TASK OBJECTIVE: Could you copy every line of the data that contains the word "default"?

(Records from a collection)
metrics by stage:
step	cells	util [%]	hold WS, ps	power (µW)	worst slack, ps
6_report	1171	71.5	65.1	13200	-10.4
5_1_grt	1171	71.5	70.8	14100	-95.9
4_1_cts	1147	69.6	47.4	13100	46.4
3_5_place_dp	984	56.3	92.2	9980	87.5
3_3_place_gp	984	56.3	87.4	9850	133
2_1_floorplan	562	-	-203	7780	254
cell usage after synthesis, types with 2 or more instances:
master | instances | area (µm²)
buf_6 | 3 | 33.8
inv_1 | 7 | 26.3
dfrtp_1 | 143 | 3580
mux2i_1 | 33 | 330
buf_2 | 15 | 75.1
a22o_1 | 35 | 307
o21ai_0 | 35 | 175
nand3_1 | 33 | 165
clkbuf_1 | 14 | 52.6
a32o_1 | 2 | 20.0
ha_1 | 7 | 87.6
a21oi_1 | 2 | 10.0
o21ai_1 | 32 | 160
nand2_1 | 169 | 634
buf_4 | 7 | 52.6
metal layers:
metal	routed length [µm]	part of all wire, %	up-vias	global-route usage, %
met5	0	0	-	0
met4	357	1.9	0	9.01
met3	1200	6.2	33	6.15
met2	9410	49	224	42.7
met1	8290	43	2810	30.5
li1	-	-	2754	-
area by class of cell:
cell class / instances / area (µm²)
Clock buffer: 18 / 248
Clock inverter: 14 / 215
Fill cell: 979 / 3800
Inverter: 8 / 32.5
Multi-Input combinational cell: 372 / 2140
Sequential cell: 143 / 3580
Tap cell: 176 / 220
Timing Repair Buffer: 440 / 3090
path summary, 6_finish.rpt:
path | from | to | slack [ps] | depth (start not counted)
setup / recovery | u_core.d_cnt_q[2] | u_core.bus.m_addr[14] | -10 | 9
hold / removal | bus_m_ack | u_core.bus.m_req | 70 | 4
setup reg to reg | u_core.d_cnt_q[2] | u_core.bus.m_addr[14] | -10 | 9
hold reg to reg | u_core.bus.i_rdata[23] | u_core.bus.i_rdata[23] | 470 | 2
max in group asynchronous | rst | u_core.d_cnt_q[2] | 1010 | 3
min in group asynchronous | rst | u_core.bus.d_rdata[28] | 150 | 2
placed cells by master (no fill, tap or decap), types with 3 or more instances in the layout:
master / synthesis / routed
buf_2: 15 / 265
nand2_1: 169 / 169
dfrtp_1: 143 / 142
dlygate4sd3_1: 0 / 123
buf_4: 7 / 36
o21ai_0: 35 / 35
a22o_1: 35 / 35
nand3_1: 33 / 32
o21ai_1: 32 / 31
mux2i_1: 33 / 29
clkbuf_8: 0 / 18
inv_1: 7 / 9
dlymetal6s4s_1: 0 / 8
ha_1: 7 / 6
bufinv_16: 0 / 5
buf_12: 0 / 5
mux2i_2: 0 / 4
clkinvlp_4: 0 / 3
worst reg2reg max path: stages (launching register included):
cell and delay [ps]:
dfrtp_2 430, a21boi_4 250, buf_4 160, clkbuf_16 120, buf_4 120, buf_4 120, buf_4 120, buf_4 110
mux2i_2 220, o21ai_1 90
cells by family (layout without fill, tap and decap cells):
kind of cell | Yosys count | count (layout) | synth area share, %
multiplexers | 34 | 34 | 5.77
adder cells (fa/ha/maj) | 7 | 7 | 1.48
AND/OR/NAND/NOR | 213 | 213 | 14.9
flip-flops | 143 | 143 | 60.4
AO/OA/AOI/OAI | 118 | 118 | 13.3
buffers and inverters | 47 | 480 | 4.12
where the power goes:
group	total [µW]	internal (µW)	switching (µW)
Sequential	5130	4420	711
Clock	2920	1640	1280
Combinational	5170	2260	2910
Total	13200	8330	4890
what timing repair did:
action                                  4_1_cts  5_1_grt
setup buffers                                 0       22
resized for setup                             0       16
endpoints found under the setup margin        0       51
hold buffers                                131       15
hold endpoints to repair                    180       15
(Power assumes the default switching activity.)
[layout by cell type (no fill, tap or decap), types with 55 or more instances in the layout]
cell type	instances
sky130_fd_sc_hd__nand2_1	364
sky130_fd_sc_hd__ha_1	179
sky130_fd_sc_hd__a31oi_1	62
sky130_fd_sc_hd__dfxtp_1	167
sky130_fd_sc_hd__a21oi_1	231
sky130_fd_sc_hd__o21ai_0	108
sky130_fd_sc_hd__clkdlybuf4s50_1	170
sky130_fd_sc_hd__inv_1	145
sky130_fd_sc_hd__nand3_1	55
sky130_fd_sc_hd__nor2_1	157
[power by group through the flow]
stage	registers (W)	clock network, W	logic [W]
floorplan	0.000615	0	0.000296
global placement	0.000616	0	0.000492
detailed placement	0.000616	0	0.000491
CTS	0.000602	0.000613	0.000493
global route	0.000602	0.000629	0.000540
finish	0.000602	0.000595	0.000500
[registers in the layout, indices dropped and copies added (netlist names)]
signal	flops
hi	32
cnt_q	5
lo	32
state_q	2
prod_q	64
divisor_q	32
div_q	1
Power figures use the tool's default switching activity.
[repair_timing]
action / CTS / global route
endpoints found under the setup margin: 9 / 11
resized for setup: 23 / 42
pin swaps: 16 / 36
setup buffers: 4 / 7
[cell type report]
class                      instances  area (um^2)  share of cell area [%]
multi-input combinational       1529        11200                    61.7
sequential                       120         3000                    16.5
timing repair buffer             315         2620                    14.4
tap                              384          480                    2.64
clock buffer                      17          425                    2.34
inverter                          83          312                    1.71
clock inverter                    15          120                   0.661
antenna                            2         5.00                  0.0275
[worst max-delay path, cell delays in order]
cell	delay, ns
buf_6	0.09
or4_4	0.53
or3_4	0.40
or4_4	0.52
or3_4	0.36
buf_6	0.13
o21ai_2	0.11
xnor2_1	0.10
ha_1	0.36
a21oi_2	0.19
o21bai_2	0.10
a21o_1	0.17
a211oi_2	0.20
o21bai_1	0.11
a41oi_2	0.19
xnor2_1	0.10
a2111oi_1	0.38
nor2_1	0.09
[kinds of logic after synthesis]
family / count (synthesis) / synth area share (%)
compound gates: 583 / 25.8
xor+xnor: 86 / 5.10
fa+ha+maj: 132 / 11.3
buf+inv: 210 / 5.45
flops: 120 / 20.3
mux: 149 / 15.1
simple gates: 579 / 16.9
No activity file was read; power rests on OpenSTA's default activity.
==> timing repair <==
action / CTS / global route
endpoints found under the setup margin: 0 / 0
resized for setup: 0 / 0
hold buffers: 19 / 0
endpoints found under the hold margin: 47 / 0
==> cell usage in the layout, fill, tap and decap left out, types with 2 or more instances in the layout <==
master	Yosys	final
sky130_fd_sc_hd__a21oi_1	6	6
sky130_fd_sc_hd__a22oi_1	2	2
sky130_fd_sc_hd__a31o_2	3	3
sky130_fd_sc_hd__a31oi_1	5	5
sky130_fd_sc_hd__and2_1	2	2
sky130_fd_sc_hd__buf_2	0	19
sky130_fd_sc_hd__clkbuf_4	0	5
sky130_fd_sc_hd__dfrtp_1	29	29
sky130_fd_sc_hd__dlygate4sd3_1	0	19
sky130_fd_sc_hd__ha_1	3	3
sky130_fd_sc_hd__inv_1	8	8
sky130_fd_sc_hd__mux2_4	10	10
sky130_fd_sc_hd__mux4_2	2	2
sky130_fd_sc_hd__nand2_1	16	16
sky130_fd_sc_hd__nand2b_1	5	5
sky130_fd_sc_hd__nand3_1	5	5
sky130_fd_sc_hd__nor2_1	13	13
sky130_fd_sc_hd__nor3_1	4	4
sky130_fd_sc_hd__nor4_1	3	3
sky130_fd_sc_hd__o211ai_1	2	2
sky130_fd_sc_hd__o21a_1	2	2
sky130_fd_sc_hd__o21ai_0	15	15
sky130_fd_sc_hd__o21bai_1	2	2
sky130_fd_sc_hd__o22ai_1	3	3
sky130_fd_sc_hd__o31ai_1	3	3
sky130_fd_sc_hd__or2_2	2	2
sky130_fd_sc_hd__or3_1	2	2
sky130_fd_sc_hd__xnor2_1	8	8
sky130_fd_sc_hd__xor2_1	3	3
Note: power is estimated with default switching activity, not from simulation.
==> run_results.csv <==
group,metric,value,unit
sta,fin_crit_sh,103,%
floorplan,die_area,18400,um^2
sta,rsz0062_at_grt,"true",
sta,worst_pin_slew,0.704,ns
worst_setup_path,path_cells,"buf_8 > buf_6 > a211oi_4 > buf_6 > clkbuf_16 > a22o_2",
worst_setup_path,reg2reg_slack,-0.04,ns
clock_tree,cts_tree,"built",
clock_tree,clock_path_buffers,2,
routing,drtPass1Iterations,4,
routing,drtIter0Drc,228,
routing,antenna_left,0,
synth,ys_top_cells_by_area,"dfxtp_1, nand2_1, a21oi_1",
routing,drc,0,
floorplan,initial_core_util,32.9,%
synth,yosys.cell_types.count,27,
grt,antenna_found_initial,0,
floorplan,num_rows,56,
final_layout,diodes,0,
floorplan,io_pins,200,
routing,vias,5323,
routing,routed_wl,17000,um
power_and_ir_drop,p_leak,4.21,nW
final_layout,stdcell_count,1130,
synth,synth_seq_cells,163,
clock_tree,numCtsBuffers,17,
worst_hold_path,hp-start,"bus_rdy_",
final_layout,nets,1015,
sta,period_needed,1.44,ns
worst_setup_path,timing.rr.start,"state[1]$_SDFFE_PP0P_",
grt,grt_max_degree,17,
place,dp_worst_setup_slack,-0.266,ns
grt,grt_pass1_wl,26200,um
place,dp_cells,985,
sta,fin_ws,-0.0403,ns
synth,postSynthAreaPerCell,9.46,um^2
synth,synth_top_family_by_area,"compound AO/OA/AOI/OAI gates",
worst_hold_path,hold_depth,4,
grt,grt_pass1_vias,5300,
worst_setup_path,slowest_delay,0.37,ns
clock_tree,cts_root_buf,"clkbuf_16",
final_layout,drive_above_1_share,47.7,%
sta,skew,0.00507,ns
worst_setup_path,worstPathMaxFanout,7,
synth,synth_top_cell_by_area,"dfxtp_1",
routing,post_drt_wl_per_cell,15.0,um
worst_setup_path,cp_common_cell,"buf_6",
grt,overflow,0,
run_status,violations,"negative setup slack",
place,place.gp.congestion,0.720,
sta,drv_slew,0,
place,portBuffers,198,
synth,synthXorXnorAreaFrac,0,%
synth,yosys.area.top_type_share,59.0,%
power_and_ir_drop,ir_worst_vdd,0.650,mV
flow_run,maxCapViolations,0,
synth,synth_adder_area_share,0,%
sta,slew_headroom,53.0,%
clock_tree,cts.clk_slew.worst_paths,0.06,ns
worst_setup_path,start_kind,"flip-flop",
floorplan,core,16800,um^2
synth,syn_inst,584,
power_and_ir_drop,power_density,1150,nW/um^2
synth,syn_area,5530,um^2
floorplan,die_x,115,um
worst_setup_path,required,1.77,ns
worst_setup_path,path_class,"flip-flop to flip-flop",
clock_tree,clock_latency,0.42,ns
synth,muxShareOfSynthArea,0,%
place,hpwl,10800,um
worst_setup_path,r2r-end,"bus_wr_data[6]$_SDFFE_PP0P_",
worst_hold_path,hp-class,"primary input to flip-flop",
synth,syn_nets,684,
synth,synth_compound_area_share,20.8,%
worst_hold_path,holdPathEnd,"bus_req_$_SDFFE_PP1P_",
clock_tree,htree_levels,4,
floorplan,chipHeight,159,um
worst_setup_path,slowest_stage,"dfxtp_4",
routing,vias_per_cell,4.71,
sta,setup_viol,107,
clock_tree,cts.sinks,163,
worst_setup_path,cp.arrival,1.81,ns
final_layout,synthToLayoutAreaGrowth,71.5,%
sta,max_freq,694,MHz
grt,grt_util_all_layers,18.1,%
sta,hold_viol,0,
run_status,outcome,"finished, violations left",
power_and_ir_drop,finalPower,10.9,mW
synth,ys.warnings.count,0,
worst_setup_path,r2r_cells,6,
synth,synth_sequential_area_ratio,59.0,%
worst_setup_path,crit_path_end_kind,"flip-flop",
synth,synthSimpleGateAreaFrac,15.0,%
$ cat config.mk
export PLATFORM = sky130hd
export DESIGN_NAME = time_scale_mch
export DESIGN_NICKNAME = d
export VERILOG_FILES = /design/src/rtl/time_scale_mch.sv
export SDC_FILE = /design/constraint.sdc
export NUM_CORES = 2
export LEC_CHECK = 0
export ABC_AREA = 1
export BUFFER_PORTS_ARGS = -buffer_cell sky130_fd_sc_hd__buf_4
export CAP_MARGIN = 20
export CORE_ASPECT_RATIO = 0.6
export CORE_MARGIN = 8
export CORE_UTILIZATION = 35
export DETAILED_ROUTE_END_ITERATION = 6
export GPL_ROUTABILITY_DRIVEN = 1
export GPL_TIMING_DRIVEN = 0
export PLACE_DENSITY_LB_ADDON = 0.2
export SLEW_MARGIN = 25
export SYNTH_ARGS = -nofsm -noshare
export SYNTH_HDL_FRONTEND = slang
export SYNTH_SLANG_ARGS = --single-unit
$ cat constraint.sdc
create_clock -name clk -period 3 [get_ports clk]
set_input_delay 0.6 -clock clk [delete_from_list [all_inputs] [get_ports clk]]
set_output_delay 0.6 -clock clk [all_outputs]
set_load 0.01 [all_outputs]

ANSWER SECTION:
(Power assumes the default switching activity.)
Power figures use the tool's default switching activity.
No activity file was read; power rests on OpenSTA's default activity.
Note: power is estimated with default switching activity, not from simulation.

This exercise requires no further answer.